Quantile-dependent expressivity of postprandial lipemia.PLoS One. 2020; 15(2):e0229495.Plos
"Quantile-dependent expressivity" describes an effect of the genotype that depends upon the level of the phenotype (e.g., whether a subject's triglycerides are high or low relative to its population distribution). Prior analyses suggest that the effect of a genetic risk score (GRS) on fasting plasma triglyceride levels increases with the percentile of the triglyceride distribution. Postprandial lipemia is well suited for testing quantile-dependent expressivity because it exposes each individual's genotype to substantial increases in their plasma triglyceride concentrations. Ninety-seven published papers were identified that plotted mean triglyceride response vs. time and genotype, which were converted into quantitative data. Separately, for each published graph, standard least-squares regression analysis was used to compare the genotype differences at time t (dependent variable) to average triglyceride concentrations at time t (independent variable) to assess whether the genetic effect size increased in association with higher triglyceride concentrations and whether the phenomenon could explain purported genetic interactions with sex, diet, disease, BMI, and drugs.
Consistent with the phenomenon, genetic effect sizes increased (P≤0.05) with increasing triglyceride concentrations for polymorphisms associated with ABCA1, ANGPTL4, APOA1, APOA2, APOA4, APOA5, APOB, APOC3, APOE, CETP, FABP2, FATP6, GALNT2, GCKR, HL, IL1b, LEPR, LOX-1, LPL, MC4R, MTTP, NPY, SORT1, SULF2, TNFA, TCF7L2, and TM6SF2. The effect size for these polymorphisms showed a progressively increasing dose-response, with intermediate effect sizes at intermediate triglyceride concentrations. Quantile-dependent expressivity provided an alternative interpretation to their interactions with sex, drugs, disease, diet, and age, which have been traditionally ascribed to gene-environment interactions and genetic predictors of drug efficacy (i.e., personalized medicine).
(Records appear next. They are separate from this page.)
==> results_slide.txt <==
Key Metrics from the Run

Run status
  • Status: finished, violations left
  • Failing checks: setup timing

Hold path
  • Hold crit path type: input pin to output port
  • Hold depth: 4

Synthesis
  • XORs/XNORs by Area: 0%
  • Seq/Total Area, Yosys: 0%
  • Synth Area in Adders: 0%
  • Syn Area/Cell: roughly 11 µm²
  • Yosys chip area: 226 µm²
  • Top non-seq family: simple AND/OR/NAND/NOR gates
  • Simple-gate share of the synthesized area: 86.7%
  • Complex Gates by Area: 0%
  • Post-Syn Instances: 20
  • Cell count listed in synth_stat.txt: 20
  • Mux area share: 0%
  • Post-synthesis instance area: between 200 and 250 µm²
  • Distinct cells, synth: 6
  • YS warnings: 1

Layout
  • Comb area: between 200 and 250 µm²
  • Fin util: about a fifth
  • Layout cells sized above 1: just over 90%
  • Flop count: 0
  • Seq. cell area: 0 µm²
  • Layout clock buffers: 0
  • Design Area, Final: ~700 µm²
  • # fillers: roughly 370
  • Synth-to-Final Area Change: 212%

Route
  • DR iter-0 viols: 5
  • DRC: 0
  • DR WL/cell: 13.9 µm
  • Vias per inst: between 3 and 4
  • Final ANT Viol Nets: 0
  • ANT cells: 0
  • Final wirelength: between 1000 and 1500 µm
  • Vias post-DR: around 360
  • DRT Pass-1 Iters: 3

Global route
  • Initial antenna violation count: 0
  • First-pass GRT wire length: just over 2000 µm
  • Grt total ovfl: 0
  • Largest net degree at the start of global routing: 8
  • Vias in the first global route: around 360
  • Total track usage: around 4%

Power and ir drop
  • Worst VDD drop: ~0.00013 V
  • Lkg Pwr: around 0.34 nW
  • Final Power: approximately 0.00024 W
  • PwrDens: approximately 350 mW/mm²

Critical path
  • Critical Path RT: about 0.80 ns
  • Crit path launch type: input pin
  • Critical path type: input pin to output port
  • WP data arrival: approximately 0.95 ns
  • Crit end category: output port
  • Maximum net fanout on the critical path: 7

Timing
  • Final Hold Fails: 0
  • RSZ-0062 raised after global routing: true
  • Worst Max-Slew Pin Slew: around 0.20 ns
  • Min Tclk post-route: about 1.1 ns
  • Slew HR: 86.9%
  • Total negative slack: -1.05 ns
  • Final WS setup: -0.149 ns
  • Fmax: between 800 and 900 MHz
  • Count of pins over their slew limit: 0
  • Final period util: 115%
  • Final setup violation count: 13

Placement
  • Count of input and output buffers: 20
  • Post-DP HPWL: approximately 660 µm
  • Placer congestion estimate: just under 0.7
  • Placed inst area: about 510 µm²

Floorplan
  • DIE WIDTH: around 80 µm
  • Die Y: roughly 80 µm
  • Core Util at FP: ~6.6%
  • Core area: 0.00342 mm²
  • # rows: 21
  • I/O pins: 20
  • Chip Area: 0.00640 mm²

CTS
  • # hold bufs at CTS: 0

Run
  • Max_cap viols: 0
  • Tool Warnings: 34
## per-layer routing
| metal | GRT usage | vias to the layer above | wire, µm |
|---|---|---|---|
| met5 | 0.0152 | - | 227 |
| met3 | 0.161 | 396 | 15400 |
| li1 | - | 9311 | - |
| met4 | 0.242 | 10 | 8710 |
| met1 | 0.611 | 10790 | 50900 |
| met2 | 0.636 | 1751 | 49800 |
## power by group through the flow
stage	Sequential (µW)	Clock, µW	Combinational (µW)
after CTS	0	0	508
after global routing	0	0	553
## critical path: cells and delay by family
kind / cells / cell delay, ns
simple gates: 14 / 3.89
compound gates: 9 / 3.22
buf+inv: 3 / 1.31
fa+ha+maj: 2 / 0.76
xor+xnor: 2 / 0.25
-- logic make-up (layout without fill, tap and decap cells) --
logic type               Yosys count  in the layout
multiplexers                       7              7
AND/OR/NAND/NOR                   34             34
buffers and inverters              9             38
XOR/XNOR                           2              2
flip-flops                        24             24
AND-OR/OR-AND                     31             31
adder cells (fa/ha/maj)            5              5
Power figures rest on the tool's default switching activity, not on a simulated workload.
--- flow/config.mk ---
export PLATFORM = sky130hd
export DESIGN_NAME = adder_pipe_64bit
export DESIGN_NICKNAME = adder_pipe_64bit
export VERILOG_FILES = /design/flow/design.v
export SDC_FILE = /design/flow/constraint.sdc
export NUM_CORES = 4
export LEC_CHECK = 1
export CORE_UTILIZATION = 50
--- flow/constraint.sdc ---
current_design adder_pipe_64bit

set clk_period 12.7
set clk_io_pct 0.2

create_clock -name clk0 -period $clk_period [get_ports {clk}]

set non_clock_inputs [all_inputs -no_clocks]
set_input_delay [expr $clk_period * $clk_io_pct] -clock clk0 $non_clock_inputs
set_output_delay [expr $clk_period * $clk_io_pct] -clock clk0 [all_outputs]
--- flow/design.v ---
module adder_pipe_64bit (
    input wire clk,
    input wire rst_n,
    input wire i_en,
    input wire [63:0] adda,
    input wire [63:0] addb,
    output reg [65:0] result,
    output reg o_en
);
reg [63:0] a_reg;
reg [63:0] b_reg;
wire [64:0] sum;
wire carry_out;
always @(posedge clk or negedge rst_n) begin
    if (!rst_n) begin
        a_reg <= 64'b0;
        b_reg <= 64'b0;
        result <= 65'b0;
        o_en <= 1'b0;
    end else begin
        if (i_en) begin
            a_reg <= adda;
            b_reg <= addb;
        end
        sum = a_reg + b_reg + carry_out;
        carry_out = sum[64];
        result = {carry_out, sum[63:0]};
        o_en <= i_en & (sum[64] | carry_out);
    end
end
assign carry_out = (a_reg[63] & b_reg[63]) | (a_reg[63] & sum[63]) | (b_reg[63] & sum[63]);
endmodule
--- flow/run.sh ---
#!/bin/bash
# OpenROAD 26Q1-2900-gdf79404cd8, Yosys 0.63+post, stock flow scripts
make -C /OpenROAD-flow-scripts/flow DESIGN_CONFIG=/design/flow/config.mk WORK_HOME=/design/flow/orfs finish
==> summary.rpt <==
=== SYNTHESIS / PLACE & ROUTE SUMMARY ===
----------------------------------------------------
[Floorplanning]
  Number of ports placed on the die boundary ........................ 198
  Number of core rows ........................ 51
  Init Core Util ........................ 0.518
  Die Footprint ........................ 0.0211 mm^2
  Placeable Area ........................ 0.0198 mm^2
  Die boundary width ........................ 145 um
  Vertical die dimension ........................ 145 um

[Pwr]
  Net switching power figure ........................ 601 uW
  Power density over the cells ........................ 154 mW/mm^2
  Combinational fraction of design power ........................ 0.337
  Static power due to leakage ........................ 0.00558 uW
  Pwr Total ........................ 2000 uW
  Largest voltage drop on the vdd net ........................ 0.104 mV
  Part of the total power dissipated in sequential elements ........................ 0.410
  Clock Power Share ........................ 0.253
  Switching power share of the total ........................ 0.300
  Internal portion of total power ........................ 1400 uW

[Synthesis]
  Number of distinct library cells after synthesis ........................ 62
  Main synth FF type ........................ sky130_fd_sc_hd__dfrtp_1
  Number of enable-type register cells in the synthesized netlist ........................ 1
  Total cell area reported by yosys after synthesis ........................ 0.0102 mm^2
  Syn Inst Count ........................ 915
  Number of warnings reported in the yosys synthesis log ........................ 4
  Summed instance area of the synthesized netlist ........................ 0.0102 mm^2
  Sequential element share of the synthesized area ........................ 0.477
  Number of synthesized register bits ........................ 195
  Asr flop ratio synth ........................ 0.995
  Cells in synth_stat.txt ........................ 915
  Post-Syn Area per Cell ........................ 11.2 um^2

[Route]
  DRC violation total after the first TritonRoute iteration ........................ 366
  Via density per instance ........................ 5.43
  1st-pass router iterations ........................ 6
  Wire length per cell ........................ 16.8 um
  Total detailed-routing wirelength ........................ 23.0 mm
  Post-detailed-route DRC marker count ........................ 0
  Antenna Violating Nets Remaining ........................ 0
  Number of antenna diodes ........................ 0
  Overall via count from detail_route ........................ 7,464

[Final layout]
  Commonest cells after routing, fill and taps aside ........................ sky130_fd_sc_hd__dfrtp_1 (194), sky130_fd_sc_hd__clkdlybuf4s50_1 (194), sky130_fd_sc_hd__mux2_2 (128)
  Non-Filler Instances ........................ 1,374
  Layout cells sized above 1 ........................ 0.162
  Fraction of the core area covered by cells at the end of the flow ........................ 0.656
  Synthesis-to-layout area growth ........................ 26.7%
  Max FFs per register ........................ 65

[Timing]
  Max transition margin ........................ 0.488
  Fmax ........................ 231 MHz
  Post-Route Skew ........................ 0.0109 ns
  Period utilization ........................ 0.340
  Final number of max-transition violations ........................ 0
  RSZ-0062 raised after global routing ........................ false
  Final hold violations ........................ 0
  Worst hold-check slack ........................ 0.511 ns
  Post-layout minimum cycle time ........................ 4.32 ns
  Setup total negative slack ........................ 0 ns
  Final setup violating endpoints ........................ 0
  Transition at the pin with the smallest max-transition slack ........................ 0.760 ns

[GRT]
  GR peak layer ........................ met1
  Via count of the first global-routing pass ........................ 7,451
  Remaining global-route overflow ........................ 0
  Met2 usage ........................ 0.344
  Global routing met3 resource utilization ........................ 0.0401
  Wire length of the first global-routing pass ........................ 38.4 mm
  Initial antenna violation count ........................ 0
  Overall fraction of global-route tracks in use ........................ 0.237
  Pin count of the biggest net entering global routing ........................ 59
  Fraction of met1 tracks used by global routing ........................ 0.406

[CTS]
  Clock slew at the register clock pins of the worst setup and hold paths ........................ 0.07 ns
  Clock tree from TritonCTS ........................ done
  Clk Latency, worst-skew pair ........................ 0.42 ns
  Post_cts resized ........................ 0
  Buffers inserted by post-CTS timing repair ........................ 0
  Number of sinks on the clock net ........................ 195
  Number of hold buffers added after cts ........................ 0
  Root buffer cell ........................ sky130_fd_sc_hd__clkbuf_16
  Number of buffers on the longest clock path ........................ 2
  Number of buffers created by CTS ........................ 17
  Total number of H-tree levels ........................ 4

[Critical path]
  Most prevalent standard cell on the critical path ........................ sky130_fd_sc_hd__buf_4
  Capturing element type of the critical path ........................ register
  Startpoint types ........................ input port
  Critical Setup Path Class ........................ in2reg
  Cell-by-cell listing of the critical path ........................ buf_4 > buf_4 > buf_4 > mux2_2
  Peak fanout along the critical path ........................ 58
  Maximum cell stage delay along the critical path ........................ 0.68 ns
  Setup slack of the most critical reg-to-reg path ........................ 8.72 ns
  Slowest cell on crit path ........................ sky130_fd_sc_hd__buf_4
  Worst path required time ........................ 13.00 ns
  Arr. time, crit path ........................ 4.63 ns

[Worst hold path]
  Worst min path class ........................ reg2reg

[Place]
  Port Buffer Count ........................ 196
  Placed wire-length estimate after detailed placement ........................ 17.7 mm
  Placed Instances ........................ 1,342
  Final weighted congestion in routability-driven placement ........................ 0.908

[Outcome]
  Outcome ........................ complete, no violations

[Flow run]
  Total number of warnings across the stage logs ........................ 26
  Number of maximum-capacitance violations ........................ 0

----------------------------------------------------
-- worst max-delay path: cells and delay by family --
family,cells,cell delay [ns]
buffers and inverters,3,1.62
multiplexers,1,0.39
-- worst paths after layout --
kind,startpoint,endpoint,depth (start not counted)
max in group asynchronous,rst_n,a_reg[59],3
min in group asynchronous,rst_n,a_reg[9],1
worst min register to register,b_reg[40],b_reg[40],1
worst max-delay path,i_en,b_reg[0],4
worst min-delay path,b_reg[40],b_reg[40],1
worst max register to register,a_reg[63],result[58],14
-- stage by stage --
stage	worst slack (ns)	area (um^2)
finish	8.38	13000
global route	8.25	13000
CTS	8.37	13000
detailed placement	7.93	12400
global placement	7.93	12400
floorplan	9.00	10200
-- power by group through the flow --
| stage | clock, uW | combinational, uW | sequential (uW) |
|---|---|---|---|
| 4_1_cts | 524 | 677 | 824 |
| 5_1_grt | 549 | 745 | 837 |
| 6_report | 507 | 674 | 821 |
-- metal layers --
layer  vias up  routed length (um)
li1       3682                   -
met1      3560               11500
met2       211               10200
met3        11                1140
met4         0                 163
met5         -                   0
-- area by class of cell --
cell class,count,area (um^2)
clock buffer,19,443
clock inverter,13,116
multi-input combinational,665,5140
fill,1571,6810
tap,265,332
sequential,195,4880
timing repair buffer,201,2000
inverter,16,60.1
-- cell usage after synthesis (5+ instances only) --
master,n,area [um^2]
sky130_fd_sc_hd__o21bai_1,10,75.1
sky130_fd_sc_hd__ha_1,63,788
sky130_fd_sc_hd__o21a_1,10,75.1
sky130_fd_sc_hd__o21ai_0,41,205
sky130_fd_sc_hd__nand2b_1,5,31.3
sky130_fd_sc_hd__clkbuf_1,35,131
sky130_fd_sc_hd__nor2_1,48,180
sky130_fd_sc_hd__xor2_1,23,201
sky130_fd_sc_hd__xnor2_1,37,324
sky130_fd_sc_hd__nor3_1,18,90.1
sky130_fd_sc_hd__and4_1,6,52.6
sky130_fd_sc_hd__a21oi_1,75,375
sky130_fd_sc_hd__a211oi_1,7,52.6
sky130_fd_sc_hd__a31oi_1,11,68.8
sky130_fd_sc_hd__nand2_1,55,206
sky130_fd_sc_hd__a21o_1,39,293
sky130_fd_sc_hd__mux2_2,128,1440
sky130_fd_sc_hd__nand3_1,9,45.0
sky130_fd_sc_hd__dfrtp_1,194,4850
sky130_fd_sc_hd__nand4_1,17,106
sky130_fd_sc_hd__inv_1,16,60.1
-- logic make-up after synthesis --
kind of cell / synth area share
multiplexers: 0.141
adder cells (fa/ha/maj): 0.0809
buffers and inverters: 0.0210
other: 0.000366
AND/OR/NAND/NOR: 0.0836
AND-OR/OR-AND: 0.145
flip-flops: 0.477
XOR/XNOR: 0.0513
No activity file was given, so power comes from the tool's default toggle rates.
Quantile-dependent expressivity applies to the majority of genetic variants affecting postprandial triglycerides, which may arise because the impaired functionalities of these variants increase at higher triglyceride concentrations. Purported gene-drug interactions may be the manifestations of quantile-dependent expressivity, rather than genetic predictors of drug efficacy.